One can respond: so what else is new? But that is only if you get your information from some place other than the electronic or print mainstream media. There, due to a decades-long campaign of intimidation, the lobby is barely mentioned.

That is because the organizations that compose the lobby (The American Israel Public Affairs Committee, American Jewish Committee, the Anti-Defamation League, etc,) have demonstrated that even mentioning the lobby's excessive power will lead to being smeared with the label of "anti-Israel" or "anti-Semitic."

No matter that the lobby's most powerful component, AIPAC brags about its power over Washington in speeches, literature and at its annual conclave which is attended by most of Congress and often the President or Secretary of State. No matter that AIPAC's eight story headquarters overlooking the Capitol testifies to its wealth. No, matter that Members of Congress themselves (occasionally publicly and often privately) discuss the bluntness of AIPAC's threats.

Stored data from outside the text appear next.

$ cat src/flat_wrapper.sv
// flat-port wrapper written by rule: the top's interface ports become plain ports
module imm_decode_stage_flat 
#(
    parameter int XLEN = 32
)
  (clk, rst_n, bus_in_valid, bus_in_instr, bus_in_pc, bus_flush, bus_out_ready, bus_in_ready, bus_out_valid, bus_out_instr, bus_out_pc, bus_out_imm, bus_out_type, bus_out_illegal);
  imm_decode_stage_if #(.XLEN(XLEN)) bus_i ();
  input  logic clk;
  input  logic rst_n;
  input wire logic [$bits(bus_i.in_valid)-1:0] bus_in_valid;
  input wire logic [$bits(bus_i.in_instr)-1:0] bus_in_instr;
  input wire logic [$bits(bus_i.in_pc)-1:0] bus_in_pc;
  input wire logic [$bits(bus_i.flush)-1:0] bus_flush;
  input wire logic [$bits(bus_i.out_ready)-1:0] bus_out_ready;
  output wire logic [$bits(bus_i.in_ready)-1:0] bus_in_ready;
  output wire logic [$bits(bus_i.out_valid)-1:0] bus_out_valid;
  output wire logic [$bits(bus_i.out_instr)-1:0] bus_out_instr;
  output wire logic [$bits(bus_i.out_pc)-1:0] bus_out_pc;
  output wire logic [$bits(bus_i.out_imm)-1:0] bus_out_imm;
  output wire logic [$bits(bus_i.out_type)-1:0] bus_out_type;
  output wire logic [$bits(bus_i.out_illegal)-1:0] bus_out_illegal;
  assign bus_i.in_valid = bus_in_valid;
  assign bus_i.in_instr = bus_in_instr;
  assign bus_i.in_pc = bus_in_pc;
  assign bus_i.flush = bus_flush;
  assign bus_i.out_ready = bus_out_ready;
  assign bus_in_ready = bus_i.in_ready;
  assign bus_out_valid = bus_i.out_valid;
  assign bus_out_instr = bus_i.out_instr;
  assign bus_out_pc = bus_i.out_pc;
  assign bus_out_imm = bus_i.out_imm;
  assign bus_out_type = bus_i.out_type;
  assign bus_out_illegal = bus_i.out_illegal;
  imm_decode_stage #(.XLEN(XLEN)) u_core (.clk(clk), .rst_n(rst_n), .bus(bus_i));
endmodule
$ cat config.mk
export PLATFORM = sky130hd
export DESIGN_NAME = imm_decode_stage_flat
export DESIGN_NICKNAME = d
export VERILOG_FILES = /design/src/rtl/imm_decode_stage_if.sv /design/src/rtl/imm_decode_stage.sv /design/src/flat_wrapper.sv
export SDC_FILE = /design/constraint.sdc
export NUM_CORES = 1
export LEC_CHECK = 0
export ABC_AREA = 1
export CAP_MARGIN = 20
export CORE_MARGIN = 2
export CORE_UTILIZATION = 53
export DETAILED_ROUTE_END_ITERATION = 16
export DONT_BUFFER_PORTS = 1
export PLACE_DENSITY = 0.71
export SYNTH_ARGS = -nofsm -noshare
export SYNTH_HDL_FRONTEND = slang
export SYNTH_SLANG_ARGS = --single-unit
$ cat constraint.sdc
create_clock -name clk -period 3.45 [get_ports clk]
set_input_delay 0.345 -clock clk [delete_from_list [all_inputs] [get_ports clk]]
set_output_delay 0.345 -clock clk [all_outputs]
set_load 0.05 [all_outputs]
$ cat config.mk
export PLATFORM = sky130hd
export DESIGN_NAME = hazard_unit
export DESIGN_NICKNAME = d
export VERILOG_FILES = /design/src/rtl/hazard_unit.sv
export SDC_FILE = /design/constraint.sdc
export NUM_CORES = 1
export LEC_CHECK = 0
export ABC_AREA = 1
export BUFFER_PORTS_ARGS = -buffer_cell sky130_fd_sc_hd__buf_2
export CORE_ASPECT_RATIO = 1.1
export CORE_MARGIN = 2
export CORE_UTILIZATION = 25
export CTS_BUF_LIST = sky130_fd_sc_hd__clkbuf_4
export CTS_CLUSTER_DIAMETER = 150
export CTS_CLUSTER_SIZE = 30
export DETAILED_ROUTE_END_ITERATION = 8
export PLACE_DENSITY = 0.43
export SLEW_MARGIN = 20
export SYNTH_ARGS = -nofsm -noshare
export SYNTH_HDL_FRONTEND = slang
export SYNTH_SLANG_ARGS = --single-unit
$ cat constraint.sdc
create_clock -name clk -period 1.95 [get_ports clk]
set_clock_uncertainty 0.05 [all_clocks]
set_input_delay 0.39 -clock clk [delete_from_list [all_inputs] [get_ports clk]]
set_output_delay 0.39 -clock clk [all_outputs]
set_load 0.01 [all_outputs]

No, those who dare cite its huge influence are accused of indulging in myth, much like the authors of the fantastical forgery, The Protocols Of The Elders of Zion.

No wonder that the mainstream media treats AIPAC and its subordinate organizations as the lobby whose name dare not be spoken. They are scared, and not without reason.

That may be changing after a bolt of illuminating lightning struck this week.

Writing in the world's most influential daily, the New York Times, foreign policy columnist, Thomas Friedman, came right out and said that the lobby is the cause of America's seemingly incoherent policy toward Israel and Palestine and specifically to its embarrassing and dangerous sucking up to Netanyahu.

He wrote that the U.S. government is "fed up with Israel's leadership, but is hostage to its ineptitude, because the powerful pro-Israel lobby in an election season can force the administration to defend Israel at the U.N., when it knows Israel is pursuing policies not in its own interests or America's."

In other words, policy makers are torn between doing what is in our national interest and pleasing a powerful lobby that threatens to withhold funding from any politician that deviates from the AIPAC line.

Again, there is nothing particularly new in what Tom Friedman says about the lobby other than it comes from a consistent friend of Israel, one who says that his motivation in writing the column was that he has "never been more worried about Israel's future." Although the lobby will try to smear Friedman, it can't lay a glove on him. What are they going to do? Call him an anti-Semite? Try to get Tom Friedman fired? For what: caring about Israel too much. Not to mention his own country.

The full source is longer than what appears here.